[Stored data]
┄┄┄┄┄┄┄┄┄┄┄┄┄┄┄┄┄┄┄┄
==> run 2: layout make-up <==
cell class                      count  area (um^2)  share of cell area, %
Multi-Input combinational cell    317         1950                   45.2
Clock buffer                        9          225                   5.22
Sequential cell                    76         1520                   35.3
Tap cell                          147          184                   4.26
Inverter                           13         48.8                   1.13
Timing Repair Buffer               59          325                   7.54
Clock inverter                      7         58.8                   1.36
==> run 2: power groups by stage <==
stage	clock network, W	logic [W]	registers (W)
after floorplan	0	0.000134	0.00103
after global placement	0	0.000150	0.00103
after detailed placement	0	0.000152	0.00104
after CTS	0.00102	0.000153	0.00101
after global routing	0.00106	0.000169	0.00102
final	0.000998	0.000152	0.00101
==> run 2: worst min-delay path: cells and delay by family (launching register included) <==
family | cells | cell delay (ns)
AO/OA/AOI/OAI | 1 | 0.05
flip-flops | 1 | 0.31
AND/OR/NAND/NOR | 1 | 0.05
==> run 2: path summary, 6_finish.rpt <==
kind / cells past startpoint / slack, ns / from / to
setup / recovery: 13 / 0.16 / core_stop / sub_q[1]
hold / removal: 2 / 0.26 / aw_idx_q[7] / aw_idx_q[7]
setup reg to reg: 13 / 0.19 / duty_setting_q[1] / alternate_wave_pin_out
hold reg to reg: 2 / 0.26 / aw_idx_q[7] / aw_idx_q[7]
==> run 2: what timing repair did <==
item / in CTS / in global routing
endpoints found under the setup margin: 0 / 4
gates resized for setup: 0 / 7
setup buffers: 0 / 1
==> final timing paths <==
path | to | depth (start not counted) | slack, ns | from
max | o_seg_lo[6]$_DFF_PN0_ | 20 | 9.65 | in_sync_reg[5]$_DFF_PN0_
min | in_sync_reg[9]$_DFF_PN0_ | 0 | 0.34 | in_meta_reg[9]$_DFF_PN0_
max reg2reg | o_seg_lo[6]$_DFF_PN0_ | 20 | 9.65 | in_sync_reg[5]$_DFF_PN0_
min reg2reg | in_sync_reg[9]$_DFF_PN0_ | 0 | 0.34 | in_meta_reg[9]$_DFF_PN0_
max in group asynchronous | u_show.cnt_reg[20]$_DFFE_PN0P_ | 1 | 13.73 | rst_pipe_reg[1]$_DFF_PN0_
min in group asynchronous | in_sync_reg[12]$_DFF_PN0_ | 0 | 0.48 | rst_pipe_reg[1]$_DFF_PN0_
===== config.mk =====
export PLATFORM = sky130hd
export DESIGN_NAME = p2c_port
export DESIGN_NICKNAME = d
export VERILOG_FILES = /design/src/verilog/p2c_pkg.sv /design/src/verilog/p2c_port.sv
export VERILOG_INCLUDE_DIRS = /design/src /design/src/verilog
export SDC_FILE = /design/constraint.sdc
export NUM_CORES = 1
export LEC_CHECK = 0
export BUFFER_PORTS_ARGS = -buffer_cell sky130_fd_sc_hd__buf_2
export CORE_MARGIN = 4
export CORE_UTILIZATION = 53
export DETAILED_ROUTE_END_ITERATION = 16
export GPL_ROUTABILITY_DRIVEN = 0
export GPL_TIMING_DRIVEN = 0
export PLACE_DENSITY = 0.78
export RECOVER_POWER = 100
export SYNTH_ARGS = -nofsm -noshare
export SYNTH_HDL_FRONTEND = slang
export SYNTH_SLANG_ARGS = --single-unit

===== constraint.sdc =====
create_clock -name pclk -period 2.5 [get_ports pclk]
set_input_delay 0.375 -clock pclk [delete_from_list [all_inputs] [get_ports pclk]]
set_output_delay 0.375 -clock pclk [all_outputs]
set_load 0.005 [all_outputs]

===== src/verilog/p2c_regs.svh =====
// register indices, byte addresses, field positions and reset values
// assumes a 32-bit APB slave; byte address is four times the index
`ifndef P2C_REGS_SVH
`define P2C_REGS_SVH

`define P2C_AW 18
`define P2C_IDX_LATCH 16'hFFC0
`define P2C_IDX_DIR 16'hFFC2
`define P2C_IDX_ODC 16'hF1C2
`define P2C_IDX_SEL 16'hF1DA
`define P2C_IDX_EDGE 16'hF1DC
`define P2C_ADDR_LATCH ({`P2C_IDX_LATCH, 2'b00})
`define P2C_ADDR_DIR ({`P2C_IDX_DIR, 2'b00})
`define P2C_ADDR_ODC ({`P2C_IDX_ODC, 2'b00})
`define P2C_ADDR_SEL ({`P2C_IDX_SEL, 2'b00})
`define P2C_ADDR_EDGE ({`P2C_IDX_EDGE, 2'b00})
`define P2C_RST_LATCH 16'h0000
`define P2C_RST_DIR 16'h0000
`define P2C_RST_ODC 16'h0000
`define P2C_RST_SEL 16'h0000
`define P2C_RST_EDGE 16'h0000
`define P2C_FAST_LSB 8
`define P2C_T7_LINE 15
`define P2C_SLOW_DIV 8
`define P2C_DIV_LAST 3'h7

`endif


===== src/verilog/p2c_pkg.sv =====
// types shared by the port block
// no assumptions beyond a single clock domain
`default_nettype none
package p2c_pkg;

  // per-line requests from the capture/compare unit
  typedef struct packed {
    logic [15:0] trig;
    logic [15:0] toggle;
    logic [15:0] set_one;
  } p2c_cmp_t;

  typedef enum logic [1:0] {
    P2C_SRC_PIN = 2'b00,
    P2C_SRC_ALT = 2'b01,
    P2C_SRC_OR = 2'b10,
    P2C_SRC_AND = 2'b11
  } p2c_src_t;

  typedef enum logic [1:0] {
    P2C_EDGE_NONE = 2'b00,
    P2C_EDGE_RISE = 2'b01,
    P2C_EDGE_FALL = 2'b10,
    P2C_EDGE_BOTH = 2'b11
  } p2c_edge_t;

endpackage : p2c_pkg
`default_nettype wire


===== src/verilog/p2c_port.sv =====
// 16-line port with capture/compare alternate functions and fast irqs
// assumes pins and peripheral inputs synchronous to pclk; APB slave
// Contract
// - direction bit: 0 input, 1 drive; reset 0
// - open-drain bit: 0 push-pull, 1 open-drain
// - each line is capture/compare channel, same order
// - capture sees pin if input, latch if output
// - software latch write can cause capture
// - mode 1/double: match toggles the latch
// - mode 3: match sets, overflow clears latch
// - hardware latch update only on compare trigger
// - software may write latch during compare use
// - CPU write beats simultaneous compare trigger
// - lines 0-7 irq via capture, every 8 cycles
// - lines 8-15 capture 8 cycles, fast every cycle
// - lines 8-15 are fast irqs 0-7
// - line 15 feeds second unit timer count
// - fast irq edge: rising, falling or both
// - 2-bit source selector per fast irq
// - fast irq 3 alternate is clock alarm
// - selector codes: pin, alt, OR, AND
// - fast irq 2 alternate is seconds request
`include "p2c_regs.svh"
`timescale 1ns/1ps
`default_nettype none
module p2c_port #(
  parameter int LINES = 16,
  parameter int FAST = 8
) (
  input wire logic pclk,
  input wire logic presetn,
  input wire logic psel,
  input wire logic penable,
  input wire logic pwrite,
  input wire logic [`P2C_AW-1:0] paddr,
  input wire logic [31:0] pwdata,
  input wire logic [3:0] pstrb,
  output logic [31:0] prdata,
  output logic pready,
  output logic pslverr,
  input wire logic [LINES-1:0] pin_in,
  output logic [LINES-1:0] pin_out,
  output logic [LINES-1:0] pin_oe_n,
  input wire p2c_pkg::p2c_cmp_t cmp_req,
  output logic [LINES-1:0] capture_data,
  output logic capture_sample,
  input wire logic alt_rx0,
  input wire logic alt_rx1,
  input wire logic clock_seconds_request,
  input wire logic clock_alarm_request,
  output logic [FAST-1:0] fast_irq,
  output logic second_unit_timer_count_in
);

  logic [15:0] port_output_latch_r;
  logic [15:0] port_output_latch_nxt;
  logic [15:0] line_direction_r;
  logic [15:0] open_drain_control_r;
  logic [15:0] irq_source_select_r;
  logic [15:0] irq_edge_r;
  logic [15:0] pin_latch_r;
  logic [2:0] div_r;
  logic samp_en;
  logic [FAST-1:0] fast_src;
  logic [FAST-1:0] fast_prev_r;
  logic [FAST-1:0] alt_src;
  logic setup;
  logic wr_acc;
  logic hit;
  logic [31:0] rd_mux;
  logic [15:0] wmask;
  logic [15:0] wdata16;
  logic [15:0] cap_view;

  assign setup = psel & ~penable;
  assign wr_acc = psel & penable & pwrite & pready & ~pslverr;
  assign wmask = {{8{pstrb[1]}}, {8{pstrb[0]}}};
  assign wdata16 = pwdata[15:0];

  // read decode; unmapped addresses answer with an error
  always_comb begin
    hit = 1'b1;
    rd_mux = 32'h0000_0000;
    case (paddr)
      `P2C_ADDR_LATCH: rd_mux = {16'h0000, port_output_latch_r};
      `P2C_ADDR_DIR: rd_mux = {16'h0000, line_direction_r};
      `P2C_ADDR_ODC: rd_mux = {16'h0000, open_drain_control_r};
      `P2C_ADDR_SEL: rd_mux = {16'h0000, irq_source_select_r};
      `P2C_ADDR_EDGE: rd_mux = {16'h0000, irq_edge_r};
      default: hit = 1'b0;
    endcase
  end

  // answer is prepared in setup, shown in the access cycle
  always_ff @(posedge pclk or negedge presetn) begin
    if (!presetn) begin
      pready <= 1'b0;
      pslverr <= 1'b0;
      prdata <= 32'h0000_0000;
    end else begin
      pready <= setup;
      pslverr <= setup & ~hit;
      if (setup && !pwrite) begin
        prdata <= rd_mux;
      end
    end
  end

  always_ff @(posedge pclk or negedge presetn) begin
    if (!presetn) begin
      line_direction_r <= `P2C_RST_DIR;
    end else if (wr_acc && paddr == `P2C_ADDR_DIR) begin
      line_direction_r <= (line_direction_r & ~wmask) | (wdata16 & wmask);
    end
  end

  always_ff @(posedge pclk or negedge presetn) begin
    if (!presetn) begin
      open_drain_control_r <= `P2C_RST_ODC;
    end else if (wr_acc && paddr == `P2C_ADDR_ODC) begin
      open_drain_control_r <= (open_drain_control_r & ~wmask) |
                              (wdata16 & wmask);
    end
  end

  // selector register, field x at 2x+1:2x
  always_ff @(posedge pclk or negedge presetn) begin
    if (!presetn) begin
      irq_source_select_r <= `P2C_RST_SEL;
    end else if (wr_acc && paddr == `P2C_ADDR_SEL) begin
      irq_source_select_r <= (irq_source_select_r & ~wmask) |
                             (wdata16 & wmask);
    end
  end

  // edge select, two bits per fast input
  always_ff @(posedge pclk or negedge presetn) begin
    if (!presetn) begin
      irq_edge_r <= `P2C_RST_EDGE;
    end else if (wr_acc && paddr == `P2C_ADDR_EDGE) begin
      irq_edge_r <= (irq_edge_r & ~wmask) | (wdata16 & wmask);
    end
  end

  // output latch next value, per line
  always_comb begin
    port_output_latch_nxt = port_output_latch_r;
    for (int i = 0; i < LINES; i++) begin
      if (cmp_req.trig[i]) begin
        if (cmp_req.toggle[i]) begin
          port_output_latch_nxt[i] = ~port_output_latch_r[i];
        end else begin
          port_output_latch_nxt[i] = cmp_req.set_one[i];
        end
      end
    end
    // cpu write overrides lanes it touches
    if (wr_acc && paddr == `P2C_ADDR_LATCH) begin
      port_output_latch_nxt = (port_output_latch_nxt & ~wmask) |
                              (wdata16 & wmask);
    end
  end

  always_ff @(posedge pclk or negedge presetn) begin
    if (!presetn) begin
      port_output_latch_r <= `P2C_RST_LATCH;
    end else begin
      port_output_latch_r <= port_output_latch_nxt;
    end
  end

  // input latch, one per line
  always_ff @(posedge pclk or negedge presetn) begin
    if (!presetn) begin
      pin_latch_r <= 16'h0000;
    end else begin
      pin_latch_r <= pin_in;
    end
  end

  // pin drivers; open drain only pulls low
  always_ff @(posedge pclk or negedge presetn) begin
    if (!presetn) begin
      pin_out <= 16'h0000;
      pin_oe_n <= 16'hFFFF;
    end else begin
      for (int i = 0; i < LINES; i++) begin
        if (open_drain_control_r[i]) begin
          pin_out[i] <= 1'b0;
          pin_oe_n[i] <= ~(line_direction_r[i] & ~port_output_latch_r[i]);
        end else begin
          pin_out[i] <= port_output_latch_r[i];
          pin_oe_n[i] <= ~line_direction_r[i];
        end
      end
    end
  end

  // slow sample enable, once per eight clocks
  always_ff @(posedge pclk or negedge presetn) begin
    if (!presetn) begin
      div_r <= 3'h0;
    end else begin
      div_r <= div_r + 3'h1;
    end
  end
  assign samp_en = (div_r == `P2C_DIV_LAST);

  // output lines reflect the latch, so writes capture
  assign cap_view = (line_direction_r & port_output_latch_r) |
                    (~line_direction_r & pin_latch_r);

  always_ff @(posedge pclk or negedge presetn) begin
    if (!presetn) begin
      capture_data <= 16'h0000;
      capture_sample <= 1'b0;
    end else begin
      capture_sample <= samp_en;
      if (samp_en) begin
        capture_data <= cap_view;
      end
    end
  end

  assign alt_src = {4'h0, clock_alarm_request, clock_seconds_request,
                    alt_rx1, alt_rx0};

  always_comb begin
    for (int x = 0; x < FAST; x++) begin
      case (p2c_pkg::p2c_src_t'(irq_source_select_r[2*x +: 2]))
        p2c_pkg::P2C_SRC_PIN: fast_src[x] = pin_latch_r[`P2C_FAST_LSB + x];
        p2c_pkg::P2C_SRC_ALT: fast_src[x] = alt_src[x];
        p2c_pkg::P2C_SRC_OR:
          fast_src[x] = pin_latch_r[`P2C_FAST_LSB + x] | alt_src[x];
        p2c_pkg::P2C_SRC_AND:
          fast_src[x] = pin_latch_r[`P2C_FAST_LSB + x] & alt_src[x];
        default: fast_src[x] = 1'b0;
      endcase
    end
  end

  // fast inputs sampled and edge-checked each clock
  always_ff @(posedge pclk or negedge presetn) begin
    if (!presetn) begin
      fast_prev_r <= '0;
      fast_irq <= '0;
    end else begin
      fast_prev_r <= fast_src;
      for (int x = 0; x < FAST; x++) begin
        case (p2c_pkg::p2c_edge_t'(irq_edge_r[2*x +: 2]))
          p2c_pkg::P2C_EDGE_RISE: fast_irq[x] <= fast_src[x] & ~fast_prev_r[x];
          p2c_pkg::P2C_EDGE_FALL: fast_irq[x] <= ~fast_src[x] & fast_prev_r[x];
          p2c_pkg::P2C_EDGE_BOTH: fast_irq[x] <= fast_src[x] ^ fast_prev_r[x];
          default: fast_irq[x] <= 1'b0;
        endcase
      end
    end
  end

  // timer count input of the second unit
  always_ff @(posedge pclk or negedge presetn) begin
    if (!presetn) begin
      second_unit_timer_count_in <= 1'b0;
    end else begin
      second_unit_timer_count_in <= pin_latch_r[`P2C_T7_LINE];
    end
  end

endmodule : p2c_port
`default_nettype wire
--- src/design/hold_consts.svh ---
// Purpose: constants for the external bus hold handshake
// Assumes: single 40 MHz clock
// Notes: widths of the released bus are module parameters
`ifndef HOLD_CONSTS_SVH
`define HOLD_CONSTS_SVH
`define HOLD_SYNC_STAGES 2
`define HOLD_DISABLE_RESET 1'b0
`define TRIP_ENABLE_RESET 2'h0
`define DIR_OUTPUT 1'b1
`endif

--- src/design/hold_pkg.sv ---
// Purpose: types for the external bus hold handshake
// Assumes: nothing beyond the constants header
// Notes: states are gray coded along idle-drain-held-release
package hold_pkg;
    typedef enum logic [1:0] {
        st_idle = 2'h0,
        st_drain = 2'h1,
        st_held = 2'h3,
        st_release = 2'h2
    } hold_state_t;

    typedef struct packed {
        logic hold_disable;
        logic [1:0] trip_enable;
        logic pin15_dir;
    } hold_cfg_t;
endpackage
### src/mpc_params.svh
// Function
// - First address strap pin is the low programmable slave address bit.
// - Second address strap pin is the high programmable slave address bit.
// - In tree test mode the first strap pin drives the tree result.
// - High test-enable input selects tree test; otherwise pin is DAC output.
// - High intrusion line is an event; config bit 6 clears it 20 ms low.
// - Interrupt output drives low only when config bit 1 set; off at reset.
// - Config bit 4 makes reset pin pulse low at least 20 ms.
// - External low on reset pin resets the device.
// - Reset request is debounced and delayed, then state returns to defaults.
// - Five voltage-ID pins readable in two status registers.
// - Interrupt can fire when any monitored quantity leaves range.
// - Fan control output set by an 8-bit converter value.
// - Slave address is 01011 followed by the two strap levels.
// - Limit violation sets the matching interrupt status flag.
`ifndef MPC_PARAMS_SVH
`define MPC_PARAMS_SVH
`define MPC_CLK_MHZ 125
`define MPC_PULSE_MS 20
`define MPC_PULSE_CYC (`MPC_PULSE_MS * 1000 * `MPC_CLK_MHZ)
`define MPC_DEB_CYC 1024
`define MPC_CFG_INT_EN 1
`define MPC_CFG_RST_EN 4
`define MPC_CFG_CHS_CLR 6
`define MPC_ADDR_HI 5'h0b
`define MPC_DAC_RESET 8'hff
`define MPC_VID_HI 4'h5
`define MPC_VID4_HI 7'h40
`endif

### src/mpc_pkg.sv
package mpc_pkg;
	typedef enum logic [1:0] {MPC_IDLE, MPC_LOW} mpc_pulse_st_t;
endpackage

### src/mpc_pin_ctrl.sv
`timescale 1ns/10ps
`include "mpc_params.svh"
module mpc_pin_ctrl
	import mpc_pkg::*;
#(
	parameter int unsigned PULSE_CYC = `MPC_PULSE_CYC,
	parameter int unsigned DEB_CYC = `MPC_DEB_CYC
)
(
	input wire logic core_clk,
	input wire logic reset,
	input wire logic addr_bit0_tree_out_i,
	output logic addr_bit0_tree_out_o,
	output logic addr_bit0_tree_out_oe,
	input wire logic addr_bit1_strap,
	input wire logic dac_out_tree_enable,
	input wire logic [7:0] tree_inputs,
	input wire logic [7:0] dac_setting,
	output logic [7:0] dac_code,
	output logic dac_active,
	input wire logic intrusion_line_i,
	output logic intrusion_line_o,
	output logic intrusion_line_oe,
	output logic intrusion_seen,
	input wire logic intrusion_ack,
	input wire logic [7:0] config_bits,
	input wire logic [15:0] limit_violation,
	input wire logic [15:0] status_clear,
	input wire logic [15:0] int_mask,
	output logic [15:0] int_status,
	output logic int_n_o,
	output logic int_n_oe,
	input wire logic master_reset_n_i,
	output logic master_reset_n_o,
	output logic master_reset_n_oe,
	output logic remote_reset,
	input wire logic [4:0] cpu_voltage_id_pins,
	output logic [7:0] vid_status,
	output logic [7:0] vid4_status,
	output logic [6:0] slave_address
);
	logic [6:0] slave_address_next;
	logic tree_result;
	logic int_any;
	logic chs_busy;
	logic rst_busy;
	logic chs_go;
	logic rst_go;
	logic ext_low;
	logic [15:0] status_next;
	logic [10:0] deb_reg;
	logic rrst_reg;
	logic soft_rst;
	logic [7:0] cfg_prev_reg;
	logic intr_reg;
	logic intr_next;
	logic addr_lo_next;
	logic deb_full;
	logic [10:0] deb_next;
	logic rrst_next;
	logic [7:0] vid_next;
	logic [7:0] vid4_next;
	logic int_enable;

	// Remote reset folds into the async reset of everything except deb_reg and rrst_reg
	assign soft_rst = reset | rrst_reg;
	// Strap is an output in tree test, so its address bit is held
	assign addr_lo_next = dac_out_tree_enable ? slave_address[0]
		: addr_bit0_tree_out_i;
	assign slave_address_next = {`MPC_ADDR_HI, addr_bit1_strap,
		addr_lo_next};
	assign tree_result = ~&tree_inputs;
	assign addr_bit0_tree_out_o = tree_result;
	assign addr_bit0_tree_out_oe = dac_out_tree_enable;
	assign dac_active = ~dac_out_tree_enable;
	assign chs_go = config_bits[`MPC_CFG_CHS_CLR]
		& ~cfg_prev_reg[`MPC_CFG_CHS_CLR];
	assign rst_go = config_bits[`MPC_CFG_RST_EN]
		& ~cfg_prev_reg[`MPC_CFG_RST_EN];
	assign intrusion_line_o = 1'b0;
	assign intrusion_line_oe = chs_busy;
	assign master_reset_n_o = 1'b0;
	assign master_reset_n_oe = rst_busy;
	// Own drive must not trigger our own reset
	assign ext_low = ~master_reset_n_i & ~rst_busy;
	assign int_any = |(int_status & ~int_mask);
	assign int_n_o = 1'b0;
	assign int_enable = config_bits[`MPC_CFG_INT_EN];
	assign int_n_oe = int_any & int_enable;
	// Set beats clear in the same cycle
	assign status_next = (int_status & ~status_clear) | limit_violation;
	assign remote_reset = rrst_reg;
	assign deb_full = (deb_reg == DEB_CYC[10:0]);
	// Any high sample restarts the count, which is the debounce
	assign deb_next = !ext_low ? 11'h000
		: deb_full ? deb_reg : deb_reg + 11'h001;
	assign rrst_next = ext_low & deb_full;
	assign intr_next = (intr_reg & ~intrusion_ack)
		| (intrusion_line_i & ~chs_busy);
	assign vid_next = {`MPC_VID_HI,
		cpu_voltage_id_pins[3:0]};
	assign vid4_next = {`MPC_VID4_HI,
		cpu_voltage_id_pins[4]};

	mpc_pulse #(.CYCLES(PULSE_CYC)) u_chs_pulse
	(
		.core_clk(core_clk),
		.reset(soft_rst),
		.start(chs_go),
		.busy(chs_busy)
	);

	mpc_pulse #(.CYCLES(PULSE_CYC)) u_rst_pulse
	(
		.core_clk(core_clk),
		.reset(soft_rst),
		.start(rst_go),
		.busy(rst_busy)
	);

	always_ff @(posedge core_clk or posedge reset)
	begin
		if (reset)
		begin
			deb_reg <= 11'h000;
		end
		else
		begin
			deb_reg <= deb_next;
		end
	end

	// Only the pin reset clears this, or it would release itself
	always_ff @(posedge core_clk or posedge reset)
	begin
		if (reset)
		begin
			rrst_reg <= 1'b0;
		end
		else
		begin
			rrst_reg <= rrst_next;
		end
	end

	always_ff @(posedge core_clk or posedge soft_rst)
	begin
		if (soft_rst)
		begin
			cfg_prev_reg <= 8'h00;
		end
		else
		begin
			cfg_prev_reg <= config_bits;
		end
	end

	always_ff @(posedge core_clk or posedge soft_rst)
	begin
		if (soft_rst)
		begin
			int_status <= 16'h0000;
		end
		else
		begin
			int_status <= status_next;
		end
	end

	always_ff @(posedge core_clk or posedge soft_rst)
	begin
		if (soft_rst)
		begin
			intr_reg <= 1'b0;
		end
		else
		begin
			intr_reg <= intr_next;
		end
	end

	always_ff @(posedge core_clk or posedge soft_rst)
	begin
		if (soft_rst)
		begin
			dac_code <= `MPC_DAC_RESET;
		end
		else
		begin
			dac_code <= dac_setting;
		end
	end

	always_ff @(posedge core_clk or posedge soft_rst)
	begin
		if (soft_rst)
		begin
			vid_status <= 8'h00;
		end
		else
		begin
			vid_status <= vid_next;
		end
	end

	always_ff @(posedge core_clk or posedge soft_rst)
	begin
		if (soft_rst)
		begin
			vid4_status <= 8'h00;
		end
		else
		begin
			vid4_status <= vid4_next;
		end
	end

	always_ff @(posedge core_clk or posedge soft_rst)
	begin
		if (soft_rst)
		begin
			slave_address <= 7'h00;
		end
		else
		begin
			slave_address <= slave_address_next;
		end
	end

	assign intrusion_seen = intr_reg;
endmodule

### src/mpc_pulse.sv
`timescale 1ns/10ps
`include "mpc_params.svh"
module mpc_pulse
	import mpc_pkg::*;
#(
	parameter int unsigned CYCLES = `MPC_PULSE_CYC
)
(
	input wire logic core_clk,
	input wire logic reset,
	input wire logic start,
	output logic busy
);
	mpc_pulse_st_t state_reg;
	logic [31:0] count_reg;
	logic done;
	assign done = (count_reg == 32'h00000001);
	assign busy = (state_reg == MPC_LOW);
	// Once started, runs to the end regardless of start
	always_ff @(posedge core_clk or posedge reset)
	begin
		if (reset)
		begin
			state_reg <= MPC_IDLE;
			count_reg <= 32'h00000000;
		end
		else
		begin
			case (state_reg)
				MPC_IDLE:
				begin
					if (start)
					begin
						state_reg <= MPC_LOW;
						count_reg <= CYCLES;
					end
				end
				MPC_LOW:
				begin
					count_reg <= count_reg - 32'h00000001;
					if (done)
						state_reg <= MPC_IDLE;
				end
				default:
					state_reg <= MPC_IDLE;
			endcase
		end
	end
endmodule
### config.mk
export PLATFORM = sky130hd
export DESIGN_NAME = mpc_pin_ctrl
export DESIGN_NICKNAME = d
export VERILOG_FILES = /design/src/mpc_pkg.sv /design/src/mpc_pin_ctrl.sv /design/src/mpc_pulse.sv
export VERILOG_INCLUDE_DIRS = /design/src
export SDC_FILE = /design/constraint.sdc
export NUM_CORES = 1
export LEC_CHECK = 0
export BUFFER_PORTS_ARGS = -buffer_cell sky130_fd_sc_hd__buf_4
export CAP_MARGIN = 0
export CORE_UTILIZATION = 25
export DETAILED_ROUTE_END_ITERATION = 12
export PLACE_DENSITY = 0.46
export SYNTH_ARGS = -nofsm -noshare
export SYNTH_HDL_FRONTEND = slang
export SYNTH_SLANG_ARGS = --single-unit
### constraint.sdc
create_clock -name core_clk -period 10.1 [get_ports core_clk]
set_input_delay 1.01 -clock core_clk [delete_from_list [all_inputs] [get_ports core_clk]]
set_output_delay 1.01 -clock core_clk [all_outputs]
set_load 0.05 [all_outputs]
┄┄┄┄┄┄┄┄┄┄┄┄┄┄┄┄┄┄┄┄
Search the entries above for the string "mode". Copy each line in which it appears.

// - mode 1/double: match toggles the latch
// - mode 3: match sets, overflow clears latch
// - In tree test mode the first strap pin drives the tree result.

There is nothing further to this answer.